Been a while. But I finally see this. I'll give a hack at it. See if it sings.
Fast Attack
First off, redraw the schematic:

simulate this circuit – Schematic created using CircuitLab
This is so much simpler to analyze. All you need to do is Thevenize the left and right legs to get:

simulate this circuit
And from this you know that for maximum power then \$R\$ must be \$25\:\Omega\$. (Load resistance equals source resistance.)
It's actually pretty trivial to find.
Nodal
Let's go back to your schematic and do this the hard way. From what little I can glean from your writing, you have \$V=+40\:\text{V}\$ and you've assigned the voltage supply's negative terminal to \$0\:\text{V}\$. Let's look at what I think you started with:

simulate this circuit
Pretty much the same thing I wrote earlier. Just lots uglier.
To solve for the resistance of the known part of the circuit (the part seen by \$R\$ looking backwards into the circuit), you want the open-circuit voltage (\$V_{_\text{OC}}\$) that happens when \$R=\infty\:\Omega\$ and you want the short circuit current (\$I_{_\text{SC}}\$) through \$R\$ that happens when \$R=0\:\Omega\$. Then you can find that the maximum power value for \$R\$ happens when \$R=\frac{V_{_\text{OC}}}{I_{_\text{SC}}}\$.
With \$R=\infty\:\Omega\$ then:
eq1 = Eq( v/r1 + v/r3 + iv, v1/r1 + v2/r3 ) # KCL for node v
eq2 = Eq( v1/r1 + v1/r2, v/r1 + 0/r2 ) # KCL for node v1
eq3 = Eq( v2/r3 + v2/r4, v/r3 + 0/r4 ) # KCL for note v2
ans = solve( [ eq1, eq2, eq3 ], [ v1, v2, iv ] ) # Solve!!!

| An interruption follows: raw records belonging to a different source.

<file path="src/sv/stc_pkg.sv">
// Shared constants, types and the decimal power table for the scrolling text console writer.
package stc_pkg;

	localparam int PANE_ROWS   = 8;
	localparam int ROW_CELLS   = 32;
	localparam int COL_W       = 5;
	localparam int ROW_W       = (PANE_ROWS > 1) ? $clog2(PANE_ROWS) : 1;
	localparam int PANE_CELLS  = PANE_ROWS * ROW_CELLS;
	localparam int ADDR_W      = ROW_W + COL_W;
	localparam int BOTTOM_BASE = PANE_CELLS - ROW_CELLS;

	localparam logic [7:0] CH_SPACE   = 8'h20;
	localparam logic [7:0] CH_CURSOR  = 8'hFF;
	localparam logic [7:0] CH_NEWLINE = 8'd10;
	localparam logic [7:0] CH_ZERO    = 8'd48;

	localparam logic [1:0] FUNC_CHAR = 2'd0;
	localparam logic [1:0] FUNC_RAW  = 2'd1;
	localparam logic [1:0] FUNC_DEC  = 2'd2;
	localparam logic [1:0] FUNC_READ = 2'd3;

	localparam logic [2:0] DIG_LAST = 3'd4;

	typedef logic [ROW_W-1:0]  row_t;
	typedef logic [ROW_W:0]    rowx_t;
	typedef logic [COL_W-1:0]  col_t;
	typedef logic [ADDR_W-1:0] addr_t;

	typedef struct packed {
		logic        start;
		logic        take;
		logic [15:0] value;
	} dig_cmd_t;

	typedef struct packed {
		logic       ready;
		logic [3:0] digit;
		logic       last;
	} dig_out_t;

	function automatic logic [13:0] dec_pow(input logic [2:0] idx);
		logic [13:0] p;
		unique case (idx)
			3'd0:    p = 14'd10000;
			3'd1:    p = 14'd1000;
			3'd2:    p = 14'd100;
			3'd3:    p = 14'd10;
			default: p = 14'd1;
		endcase
		return p;
	endfunction

endpackage

</file>
<file path="src/sv/stc_ram.sv">
// Generic single-write, single-read synchronous RAM with registered read data.
module stc_ram #(
	parameter int WIDTH = 8,
	parameter int DEPTH = 256
) (
	input  logic                     clk,
	input  logic                     wr_en,
	input  logic [$clog2(DEPTH)-1:0] wr_addr,
	input  logic [WIDTH-1:0]         wr_data,
	input  logic [$clog2(DEPTH)-1:0] rd_addr,
	output logic [WIDTH-1:0]         rd_data
);

	logic [WIDTH-1:0] mem_q [DEPTH];
	logic [WIDTH-1:0] rd_data_q;

	always_ff @(posedge clk) begin
		if (wr_en) begin
			mem_q[wr_addr] <= wr_data;
		end
		rd_data_q <= mem_q[rd_addr];
	end

	assign rd_data = rd_data_q;

endmodule

</file>
<file path="src/sv/stc_digit_unit.sv">
// Iterative decimal digit extractor: repeated subtraction of powers of ten, MSD first.
module stc_digit_unit (
	input  logic              clk,
	input  logic              arst_n,
	input  stc_pkg::dig_cmd_t cmd,
	output stc_pkg::dig_out_t dout
);

	typedef enum logic [1:0] {
		D_IDLE,
		D_RUN,
		D_HOLD
	} dstate_t;

	dstate_t     state_q;
	logic [15:0] rem_q;
	logic [2:0]  pidx_q;
	logic [3:0]  cnt_q;
	logic        lead_q;
	logic [15:0] pow;

	assign pow = 16'(stc_pkg::dec_pow(pidx_q));

	always_ff @(posedge clk or negedge arst_n) begin
		if (!arst_n) begin
			state_q <= D_IDLE;
			rem_q   <= '0;
			pidx_q  <= '0;
			cnt_q   <= '0;
			lead_q  <= 1'b0;
		end else begin
			unique case (state_q)
				D_IDLE: begin
					if (cmd.start) begin
						rem_q   <= cmd.value;
						pidx_q  <= '0;
						cnt_q   <= '0;
						lead_q  <= 1'b0;
						state_q <= D_RUN;
					end
				end
				D_RUN: begin
					if (rem_q >= pow) begin
						rem_q <= rem_q - pow;
						cnt_q <= cnt_q + 4'd1;
					end else if (cnt_q != '0 || lead_q || pidx_q == stc_pkg::DIG_LAST) begin
						state_q <= D_HOLD;
					end else begin
						pidx_q <= pidx_q + 3'd1;
					end
				end
				D_HOLD: begin
					if (cmd.take) begin
						lead_q <= 1'b1;
						cnt_q  <= '0;
						if (pidx_q == stc_pkg::DIG_LAST) begin
							state_q <= D_IDLE;
						end else begin
							pidx_q  <= pidx_q + 3'd1;
							state_q <= D_RUN;
						end
					end
				end
				default: state_q <= D_IDLE;
			endcase
		end
	end

	assign dout.ready = (state_q == D_HOLD);
	assign dout.digit = cnt_q;
	assign dout.last  = (pidx_q == stc_pkg::DIG_LAST);

	a_digit_range: assert property (@(posedge clk) disable iff (!arst_n)
		dout.ready |-> dout.digit <= 4'd9)
		else $error("digit out of range");

	a_hold_stable: assert property (@(posedge clk) disable iff (!arst_n)
		(dout.ready && !cmd.take) |=> (dout.ready && $stable(dout.digit)))
		else $error("digit dropped before take");

	a_no_restart: assert property (@(posedge clk) disable iff (!arst_n)
		(cmd.start && state_q != D_IDLE) |-> 1'b0)
		else $error("start while busy");

endmodule

</file>
<file path="src/sv/scrolling_text_console_writer.sv">
// Top level: text pane sequencer over a row-rotated pane RAM.
//
// channel  direction  handshake            payload
// in       to block   in_valid / in_stall  func, value, cell_index
// out      from block out_valid/out_stall  read_data, cursor_col
//
// After reset the pane RAM is initialized, one cell a cycle, over all PANE_CELLS cells
// (256 with 8 rows); in_stall is high throughout.
// Read: S_READ, control char: S_BLANK, raw or printable: S_STORE, S_MARK; then S_DONE.
// Passing column 31 rotates the row base and rewrites one row (S_SCROLL) in place of the
// cursor mark step.
// Newline: up to 32 padding writes plus the row rewrite.
// Decimal: per digit repeated subtraction plus the store; at most 5 digits.
// in_stall is low only when no item is in work; a result waits in the output register
// under out_stall while the next item is already taken.
module scrolling_text_console_writer (
	input  logic        clk,
	input  logic        arst_n,
	input  logic        in_valid,
	output logic        in_stall,
	input  logic [1:0]  func,
	input  logic [15:0] value,
	input  logic [7:0]  cell_index,
	output logic        out_valid,
	input  logic        out_stall,
	output logic [7:0]  read_data,
	output logic [4:0]  cursor_col
);

	typedef enum logic [3:0] {
		S_CLEAR,
		S_IDLE,
		S_READ,
		S_BLANK,
		S_STORE,
		S_MARK,
		S_NL,
		S_SCROLL,
		S_DWAIT,
		S_DONE
	} state_t;

	state_t            state_q;
	stc_pkg::col_t     col_q;
	stc_pkg::row_t     top_q;
	stc_pkg::addr_t    clr_q;
	logic [7:0]        byte_q;
	logic              dec_q;
	logic              last_q;
	logic              rd_ok_q;
	logic [7:0]        res_q;
	logic              out_valid_q;
	logic [7:0]        read_data_q;
	logic [4:0]        cursor_col_q;

	logic              accept;
	logic [7:0]        ch;
	logic [7:0]        mapped;
	logic              in_range;
	stc_pkg::row_t     bot_row;
	stc_pkg::row_t     lrow;
	stc_pkg::rowx_t    rsum;
	stc_pkg::row_t     rrow;
	stc_pkg::row_t     top_next;
	logic              wr_en;
	stc_pkg::addr_t    wr_addr;
	logic [7:0]        wr_data;
	stc_pkg::addr_t    rd_addr;
	logic [7:0]        rd_data;
	stc_pkg::dig_cmd_t dig_cmd;
	stc_pkg::dig_out_t dig_out;
	logic              out_free;
	state_t            after_step;

	assign accept   = in_valid && !in_stall;
	assign in_stall = (state_q != S_IDLE);
	assign out_free = !out_valid_q || !out_stall;

	assign ch = value[7:0];
	always_comb begin
		if (ch < 8'd96) begin
			mapped = ch & 8'd63;
		end else if (ch < 8'd128) begin
			mapped = ch - 8'd96;
		end else begin
			mapped = ch;
		end
	end

	assign bot_row  = (top_q == '0) ? stc_pkg::row_t'(stc_pkg::PANE_ROWS - 1)
	                                : top_q - stc_pkg::row_t'(1);
	assign top_next = (top_q == stc_pkg::row_t'(stc_pkg::PANE_ROWS - 1)) ? '0
	                                : top_q + stc_pkg::row_t'(1);

	assign in_range = (32'(cell_index) < stc_pkg::PANE_CELLS);
	assign lrow     = stc_pkg::row_t'(32'(cell_index[7:5]));
	assign rsum     = stc_pkg::rowx_t'(lrow) + stc_pkg::rowx_t'(top_q);
	assign rrow     = (rsum >= stc_pkg::rowx_t'(stc_pkg::PANE_ROWS))
	                  ? stc_pkg::row_t'(rsum - stc_pkg::rowx_t'(stc_pkg::PANE_ROWS))
	                  : stc_pkg::row_t'(rsum);
	assign rd_addr  = {rrow, cell_index[4:0]};

	always_comb begin
		wr_en   = 1'b0;
		wr_addr = {bot_row, col_q};
		wr_data = stc_pkg::CH_SPACE;
		unique case (state_q)
			S_CLEAR: begin
				wr_en   = 1'b1;
				wr_addr = clr_q;
				wr_data = (clr_q == stc_pkg::addr_t'(stc_pkg::BOTTOM_BASE))
				          ? stc_pkg::CH_CURSOR : stc_pkg::CH_SPACE;
			end
			S_BLANK, S_NL: wr_en = 1'b1;
			S_STORE: begin
				wr_en   = 1'b1;
				wr_data = byte_q;
			end
			S_MARK: begin
				wr_en   = 1'b1;
				wr_data = stc_pkg::CH_CURSOR;
			end
			S_SCROLL: begin
				// old top row becomes the new bottom row
				wr_en   = 1'b1;
				wr_addr = {top_q, col_q};
				wr_data = (col_q == '0) ? stc_pkg::CH_CURSOR : stc_pkg::CH_SPACE;
			end
			default: wr_en = 1'b0;
		endcase
	end

	assign after_step = (dec_q && !last_q) ? S_DWAIT : S_DONE;

	assign dig_cmd.start = accept && (func == stc_pkg::FUNC_DEC);
	assign dig_cmd.take  = (state_q == S_DWAIT) && dig_out.ready;
	assign dig_cmd.value = value;

	stc_ram #(
		.WIDTH(8),
		.DEPTH(stc_pkg::PANE_CELLS)
	) u_pane (
		.clk    (clk),
		.wr_en  (wr_en),
		.wr_addr(wr_addr),
		.wr_data(wr_data),
		.rd_addr(rd_addr),
		.rd_data(rd_data)
	);

	stc_digit_unit u_digits (
		.clk   (clk),
		.arst_n(arst_n),
		.cmd   (dig_cmd),
		.dout  (dig_out)
	);

	always_ff @(posedge clk or negedge arst_n) begin
		if (!arst_n) begin
			state_q      <= S_CLEAR;
			col_q        <= '0;
			top_q        <= '0;
			clr_q        <= '0;
			byte_q       <= '0;
			dec_q        <= 1'b0;
			last_q       <= 1'b0;
			rd_ok_q      <= 1'b0;
			res_q        <= '0;
			out_valid_q  <= 1'b0;
			read_data_q  <= '0;
			cursor_col_q <= '0;
		end else begin
			if (out_valid_q && !out_stall && state_q != S_DONE) begin
				out_valid_q <= 1'b0;
			end
			unique case (state_q)
				S_CLEAR: begin
					clr_q <= clr_q + stc_pkg::addr_t'(1);
					if (clr_q == stc_pkg::addr_t'(stc_pkg::PANE_CELLS - 1)) begin
						state_q <= S_IDLE;
					end
				end
				S_IDLE: begin
					if (accept) begin
						dec_q  <= 1'b0;
						last_q <= 1'b0;
						res_q  <= '0;
						unique case (func)
							stc_pkg::FUNC_READ: begin
								rd_ok_q <= in_range;
								state_q <= S_READ;
							end
							stc_pkg::FUNC_RAW: begin
								byte_q  <= ch;
								state_q <= S_STORE;
							end
							stc_pkg::FUNC_DEC: begin
								dec_q   <= 1'b1;
								state_q <= S_DWAIT;
							end
							default: begin
								byte_q <= mapped;
								if (ch == stc_pkg::CH_NEWLINE) begin
									state_q <= S_NL;
								end else if (ch < 8'd32) begin
									state_q <= S_BLANK;
								end else begin
									state_q <= S_STORE;
								end
							end
						endcase
					end
				end
				S_READ: begin
					res_q   <= rd_ok_q ? rd_data : 8'd0;
					state_q <= S_DONE;
				end
				S_BLANK: state_q <= S_DONE;
				S_STORE: begin
					col_q <= col_q + stc_pkg::col_t'(1);
					if (col_q == stc_pkg::col_t'(stc_pkg::ROW_CELLS - 1)) begin
						state_q <= S_SCROLL;
					end else begin
						state_q <= S_MARK;
					end
				end
				S_MARK: state_q <= after_step;
				S_NL: begin
					col_q <= col_q + stc_pkg::col_t'(1);
					if (col_q == stc_pkg::col_t'(stc_pkg::ROW_CELLS - 1)) begin
						state_q <= S_SCROLL;
					end
				end
				S_SCROLL: begin
					col_q <= col_q + stc_pkg::col_t'(1);
					if (col_q == stc_pkg::col_t'(stc_pkg::ROW_CELLS - 1)) begin
						top_q   <= top_next;
						state_q <= after_step;
					end
				end
				S_DWAIT: begin
					if (dig_out.ready) begin
						byte_q  <= stc_pkg::CH_ZERO + 8'(dig_out.digit);
						last_q  <= dig_out.last;
						state_q <= S_STORE;
					end
				end
				S_DONE: begin
					if (out_free) begin
						out_valid_q  <= 1'b1;
						read_data_q  <= res_q;
						cursor_col_q <= col_q;
						state_q      <= S_IDLE;
					end
				end
				default: state_q <= S_IDLE;
			endcase
		end
	end

	assign out_valid  = out_valid_q;
	assign read_data  = read_data_q;
	assign cursor_col = cursor_col_q;

	a_top_range: assert property (@(posedge clk) disable iff (!arst_n)
		32'(top_q) < stc_pkg::PANE_ROWS)
		else $error("row base out of range");

	a_idle_no_write: assert property (@(posedge clk) disable iff (!arst_n)
		(state_q == S_IDLE || state_q == S_DONE || state_q == S_READ) |-> !wr_en)
		else $error("pane write outside an update step");

	a_result_from_done: assert property (@(posedge clk) disable iff (!arst_n)
		$rose(out_valid_q) |-> $past(state_q == S_DONE))
		else $error("result without finished item");

	a_scroll_home: assert property (@(posedge clk) disable iff (!arst_n)
		(state_q == S_SCROLL && col_q == stc_pkg::col_t'(stc_pkg::ROW_CELLS - 1))
		|=> (col_q == '0 && top_q != $past(top_q)))
		else $error("scroll did not rotate rows");

	a_read_nonread_zero: assert property (@(posedge clk) disable iff (!arst_n)
		(state_q == S_DONE && !dec_q && $past(state_q) != S_READ
		 && $past(state_q) != S_DONE) |-> res_q == 8'd0)
		else $error("read data on a write item");

endmodule
</file>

ans[v1].subs( { v:40, r1:80, r2:20, r3:10, r4:90 } )
8
ans[v2].subs( { v:40, r1:80, r2:20, r3:10, r4:90 } )
36
I'm using SymPy and Sage here. (All free to have.)
The difference is obviously \$\mid\, V_{_\text{OC}}\mid\:=28\:\text{V}\$. If we take the difference, v1-v2, then we find that \$V_{_\text{OC}}=v_1-v_2=-28\:\text{V}\$.

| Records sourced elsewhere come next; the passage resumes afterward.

==> src/hdl/ikrt_pkg.sv <==
package ikrt_pkg;

	localparam int DEPTH         = 16;
	localparam int ID_WIDTH      = 16;
	localparam int PAYLOAD_WIDTH = 32;
	localparam int IDX_W         = (DEPTH > 1) ? $clog2(DEPTH) : 1;

	localparam logic [ID_WIDTH-1:0] ID_MAX = {ID_WIDTH{1'b1}};

	typedef enum logic [1:0] {
		OP_INSERT = 2'd0,
		OP_DELETE = 2'd1,
		OP_MODIFY = 2'd2,
		OP_GET    = 2'd3
	} op_e;

	typedef logic [ID_WIDTH-1:0]      id_t;
	typedef logic [PAYLOAD_WIDTH-1:0] data_t;
	typedef logic [IDX_W-1:0]         idx_t;

	// Request token handed from cell to cell, collecting the outcome.
	typedef struct packed {
		logic  active;
		logic  done;
		op_e   op;
		id_t   key;
		data_t data;
		id_t   new_id;
		idx_t  pos;
		idx_t  hit;
		data_t rd;
	} token_t;

endpackage

==> src/hdl/ikrt_if.sv <==
interface ikrt_req_if;
	logic        valid;
	logic        ready;
	logic [1:0]  op;
	logic [15:0] key_id;
	logic [31:0] payload;

	modport source (output valid, output op, output key_id, output payload, input ready);
	modport sink   (input valid, input op, input key_id, input payload, output ready);
endinterface

interface ikrt_rsp_if;
	logic        valid;
	logic        ready;
	logic        status;
	logic [3:0]  slot;
	logic [15:0] id_out;
	logic [31:0] payload_out;

	modport source (output valid, output status, output slot, output id_out,
		output payload_out, input ready);
	modport sink   (input valid, input status, input slot, input id_out,
		input payload_out, output ready);
endinterface

==> src/hdl/ikrt_cell.sv <==
module ikrt_cell (
	input  logic            clk,
	input  logic            arst_n,
	input  ikrt_pkg::token_t tin,
	output ikrt_pkg::token_t tout
);
	import ikrt_pkg::*;

	logic   valid_q;
	id_t    id_q;
	data_t  payload_q;
	token_t nxt;
	token_t tok_q;
	logic   hit_ins;
	logic   hit_lk;

	always_comb begin
		hit_ins = tin.active && !tin.done && (tin.op == OP_INSERT) && !valid_q;
		hit_lk  = tin.active && !tin.done && (tin.op != OP_INSERT) && valid_q
			&& (id_q == tin.key);
		nxt     = tin;
		nxt.pos = tin.pos + 1'b1;
		if (hit_ins || hit_lk) begin
			nxt.done = 1'b1;
			nxt.hit  = tin.pos;
			if (tin.op == OP_GET) begin
				nxt.rd = payload_q;
			end
		end
	end

	always_ff @(posedge clk or negedge arst_n) begin
		if (!arst_n) begin
			valid_q <= 1'b0;
		end else if (hit_ins) begin
			valid_q <= 1'b1;
		end else if (hit_lk && (tin.op == OP_DELETE)) begin
			valid_q <= 1'b0;
		end
	end

	always_ff @(posedge clk) begin
		if (hit_ins) begin
			id_q      <= tin.new_id;
			payload_q <= tin.data;
		end else if (hit_lk) begin
			case (tin.op)
				OP_MODIFY: payload_q <= tin.data;
				default: ;
			endcase
		end
	end

	// Hand the token to the next cell every cycle.
	always_ff @(posedge clk or negedge arst_n) begin
		if (!arst_n) begin
			tok_q <= '0;
		end else begin
			tok_q <= nxt;
		end
	end

	assign tout = tok_q;

endmodule

==> src/hdl/id_keyed_record_table_unit.sv <==
// Record table with automatic ids, built as a row of DEPTH slot cells.
// req channel: op (insert, delete, modify, get), key_id and payload. An insert
// takes the lowest free slot and the next id (1 upward, wrapping to 1); the
// other operations act on the lowest valid slot holding key_id.
// rsp channel: one item per request with status (0 ok, 1 error), slot,
// id_out and payload_out (payload only on a successful get).
// A request enters cell 0 in the cycle it is accepted and moves one cell per
// cycle through the row; its response is registered once it leaves the last cell.
// One request is in the row at a time; the next is accepted only once the
// response is registered, so the table never takes a new request before it
// is through with the last one.
// If the receiver stalls, the response waits in the output register while the
// next request walks the row; a finished result that finds the output still
// full is parked until the output is taken.
// Reset clears every slot's valid bit and the id counter, and empties the
// row and the output register. Ready is high again right after reset.
module id_keyed_record_table_unit (
	input logic       clk,
	input logic       arst_n,
	ikrt_req_if.sink  req,
	ikrt_rsp_if.source rsp
);
	import ikrt_pkg::*;

	typedef enum logic [1:0] {
		ST_IDLE,
		ST_RUN,
		ST_HOLD
	} state_t;

	state_t state_q;
	token_t chain [DEPTH+1];
	token_t inj;
	token_t fin_q;
	token_t res;
	id_t    next_id_q;
	logic   rsp_valid_q;
	logic   status_q;
	logic [3:0]  slot_q;
	logic [15:0] id_out_q;
	logic [31:0] payload_out_q;
	logic   out_free;
	logic   exit_active;
	logic   load_out;

	always_comb begin
		inj        = '0;
		inj.active = req.valid && req.ready;
		inj.op     = op_e'(req.op);
		inj.key    = ID_WIDTH'(req.key_id);
		inj.data   = PAYLOAD_WIDTH'(req.payload);
		inj.new_id = (next_id_q == ID_MAX) ? id_t'(1) : next_id_q + 1'b1;
	end

	assign chain[0] = inj;

	for (genvar i = 0; i < DEPTH; i++) begin : g_cell
		ikrt_cell u_cell (
			.clk    (clk),
			.arst_n (arst_n),
			.tin    (chain[i]),
			.tout   (chain[i+1])
		);
	end

	assign exit_active = chain[DEPTH].active;
	assign out_free    = !rsp_valid_q || rsp.ready;
	assign res         = (state_q == ST_HOLD) ? fin_q : chain[DEPTH];
	assign req.ready   = (state_q == ST_IDLE);
	assign load_out    = ((state_q == ST_RUN && exit_active) || state_q == ST_HOLD)
		&& out_free;

	always_ff @(posedge clk) begin
		if (state_q == ST_RUN && exit_active && !out_free) begin
			fin_q <= chain[DEPTH];
		end
	end

	always_ff @(posedge clk or negedge arst_n) begin
		if (!arst_n) begin
			state_q       <= ST_IDLE;
			rsp_valid_q   <= 1'b0;
			next_id_q     <= '0;
			status_q      <= 1'b0;
			slot_q        <= '0;
			id_out_q      <= '0;
			payload_out_q <= '0;
		end else begin
			unique case (state_q)
				ST_IDLE: begin
					if (req.valid) begin
						state_q <= ST_RUN;
					end
				end
				ST_RUN: begin
					if (exit_active) begin
						if (chain[DEPTH].done && chain[DEPTH].op == OP_INSERT) begin
							next_id_q <= chain[DEPTH].new_id;
						end
						state_q <= out_free ? ST_IDLE : ST_HOLD;
					end
				end
				ST_HOLD: begin
					if (out_free) begin
						state_q <= ST_IDLE;
					end
				end
				default: state_q <= ST_IDLE;
			endcase
			// Load the result once it leaves the row and the output is free.
			if (load_out) begin
				rsp_valid_q   <= 1'b1;
				status_q      <= !res.done;
				slot_q        <= res.done ? 4'(res.hit) : 4'd0;
				id_out_q      <= !res.done ? 16'd0
					: (res.op == OP_INSERT) ? 16'(res.new_id) : 16'(res.key);
				payload_out_q <= (res.done && res.op == OP_GET) ? 32'(res.rd) : 32'd0;
			end else if (rsp_valid_q && rsp.ready) begin
				rsp_valid_q <= 1'b0;
			end
		end
	end

	assign rsp.valid       = rsp_valid_q;
	assign rsp.status      = status_q;
	assign rsp.slot        = slot_q;
	assign rsp.id_out      = id_out_q;
	assign rsp.payload_out = payload_out_q;

endmodule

Now, let's compute the short-circuit voltages for both nodes. We'll keep the nodes distinct, but assign them equal to each other as that is what must be if we short-circuit the nodes. I've added a new current (ic) as shown below that proceeds from v1 to v2:
eq1 = Eq( v/r1 + v/r3 + iv, v1/r1 + v2/r3 ) # KCL for node v
eq2 = Eq( v1/r1 + v1/r2 + ic, v/r1 + 0/r2 ) # KCL for node v1
eq3 = Eq( v2/r3 + v2/r4, ic + v/r3 + 0/r4 ) # KCL for note v2
eq4 = Eq( v1, v2 ) # v1 = v2
ans = solve( [ eq1, eq2, eq3, eq4 ], [ v1, v2, iv, ic ] ) # Solve!!!
ans[ic].subs( { v:40, r1:80, r2:20, r3:10, r4:90 } )
-28/25
There we are.
So we need to compute \$R=\frac{V_{_\text{OC}}}{I_{_\text{SC}}}=\frac{-28\:\text{V}}{-\frac{28}{25}\:\text{A}}=25\:\Omega\$. That's the source resistance. And again, we know that \$R\$ must be the same. So \$R=25\:\Omega\$, as well, to maximize the power into \$R\$.

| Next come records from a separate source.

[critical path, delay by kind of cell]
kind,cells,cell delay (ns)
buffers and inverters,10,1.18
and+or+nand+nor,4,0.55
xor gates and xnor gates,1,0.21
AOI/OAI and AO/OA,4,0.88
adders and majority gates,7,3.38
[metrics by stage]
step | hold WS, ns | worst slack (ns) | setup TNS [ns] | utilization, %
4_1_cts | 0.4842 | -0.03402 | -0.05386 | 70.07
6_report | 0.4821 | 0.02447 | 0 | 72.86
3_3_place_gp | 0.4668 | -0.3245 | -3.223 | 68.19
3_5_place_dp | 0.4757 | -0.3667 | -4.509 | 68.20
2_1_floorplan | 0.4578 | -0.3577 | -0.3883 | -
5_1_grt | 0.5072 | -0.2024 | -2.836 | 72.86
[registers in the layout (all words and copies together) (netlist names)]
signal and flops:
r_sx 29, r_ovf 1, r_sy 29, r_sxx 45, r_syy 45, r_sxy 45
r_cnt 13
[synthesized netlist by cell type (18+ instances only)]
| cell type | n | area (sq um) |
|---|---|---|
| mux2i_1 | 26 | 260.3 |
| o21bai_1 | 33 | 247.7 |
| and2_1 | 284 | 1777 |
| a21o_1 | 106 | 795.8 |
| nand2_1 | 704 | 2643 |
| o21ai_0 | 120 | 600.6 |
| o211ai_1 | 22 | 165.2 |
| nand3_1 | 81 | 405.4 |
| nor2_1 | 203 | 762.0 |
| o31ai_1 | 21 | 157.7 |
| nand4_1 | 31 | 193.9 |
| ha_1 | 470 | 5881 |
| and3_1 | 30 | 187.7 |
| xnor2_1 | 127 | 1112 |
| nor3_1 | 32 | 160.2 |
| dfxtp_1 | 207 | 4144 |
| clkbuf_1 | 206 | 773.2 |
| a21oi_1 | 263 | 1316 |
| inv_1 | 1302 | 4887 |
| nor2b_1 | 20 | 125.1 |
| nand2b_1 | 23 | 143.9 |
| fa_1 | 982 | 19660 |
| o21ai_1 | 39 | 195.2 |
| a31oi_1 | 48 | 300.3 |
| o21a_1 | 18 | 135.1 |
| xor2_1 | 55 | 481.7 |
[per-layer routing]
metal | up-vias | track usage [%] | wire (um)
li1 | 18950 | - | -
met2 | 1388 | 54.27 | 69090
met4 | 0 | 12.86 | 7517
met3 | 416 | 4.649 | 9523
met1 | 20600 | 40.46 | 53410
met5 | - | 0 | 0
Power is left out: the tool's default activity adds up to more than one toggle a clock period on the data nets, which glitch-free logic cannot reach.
[src/rtl/pc_queue.sv]
// Short snapshot queue between front and back ends.
module pc_queue (
    input  logic          i_clk,
    input  logic          i_rst_n,
    input  logic          i_push,
    input  pc_pkg::t_snap i_snap,
    input  logic          i_pop,
    output pc_pkg::t_snap o_snap,
    output logic          o_empty,
    output logic          o_full
);

    localparam int AddrW = (pc_pkg::Q_DEPTH > 1) ? $clog2(pc_pkg::Q_DEPTH) : 1;
    localparam int LvlW  = $clog2(pc_pkg::Q_DEPTH + 1);

    pc_pkg::t_snap r_mem [pc_pkg::Q_DEPTH];
    logic [AddrW-1:0] r_wr, r_rd;
    logic [LvlW-1:0]  r_lvl;

    assign o_empty = r_lvl == '0;
    assign o_full  = r_lvl == LvlW'(pc_pkg::Q_DEPTH);
    assign o_snap  = r_mem[r_rd];

    // Entry storage
    always_ff @(posedge i_clk) begin
        if (i_push) begin
            r_mem[r_wr] <= i_snap;
        end
    end

    // Pointers and fill level
    always_ff @(posedge i_clk) begin
        if (!i_rst_n) begin
            r_wr  <= '0;
            r_rd  <= '0;
            r_lvl <= '0;
        end else begin
            if (i_push) begin
                r_wr <= (r_wr == AddrW'(pc_pkg::Q_DEPTH - 1)) ? '0 : r_wr + AddrW'(1);
            end
            if (i_pop) begin
                r_rd <= (r_rd == AddrW'(pc_pkg::Q_DEPTH - 1)) ? '0 : r_rd + AddrW'(1);
            end
            r_lvl <= r_lvl + LvlW'(i_push) - LvlW'(i_pop);
        end
    end

endmodule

If you want to test all this, let's do a new set of nodal equations that now include \$R\$:
eq1 = Eq( v1/r1 + v1/r2 + v1/r, v/r1 + 0/r2 + v2/r ) # KCL for node v1
eq2 = Eq( v2/r3 + v2/r4 + v2/r, v/r3 + 0/r4 + v1/r ) # KCL for note v2
ans = solve( [ eq1, eq2 ], [ v1, v2] ) # Solve!!!
(ans[v1]-ans[v2]).subs( { v:40, r1:80, r2:20, r3:10, r4:90, r:25 } )
-14
From this, we'd expect to see the power as \$\frac{\left(-14\:\text{V}\right)^2}{25\:\Omega}=7.84\:\text{W}\$.
Let's see what LTspice says:

Yup! Looks good.
Feel free to slightly adjust \$R\$ up a little bit or down a little bit to see what the resulting power is. You will find that either way it gets a little smaller. The peak power remains only when \$R=25\:\Omega\$.
Nodal works. It just can be a pain at times.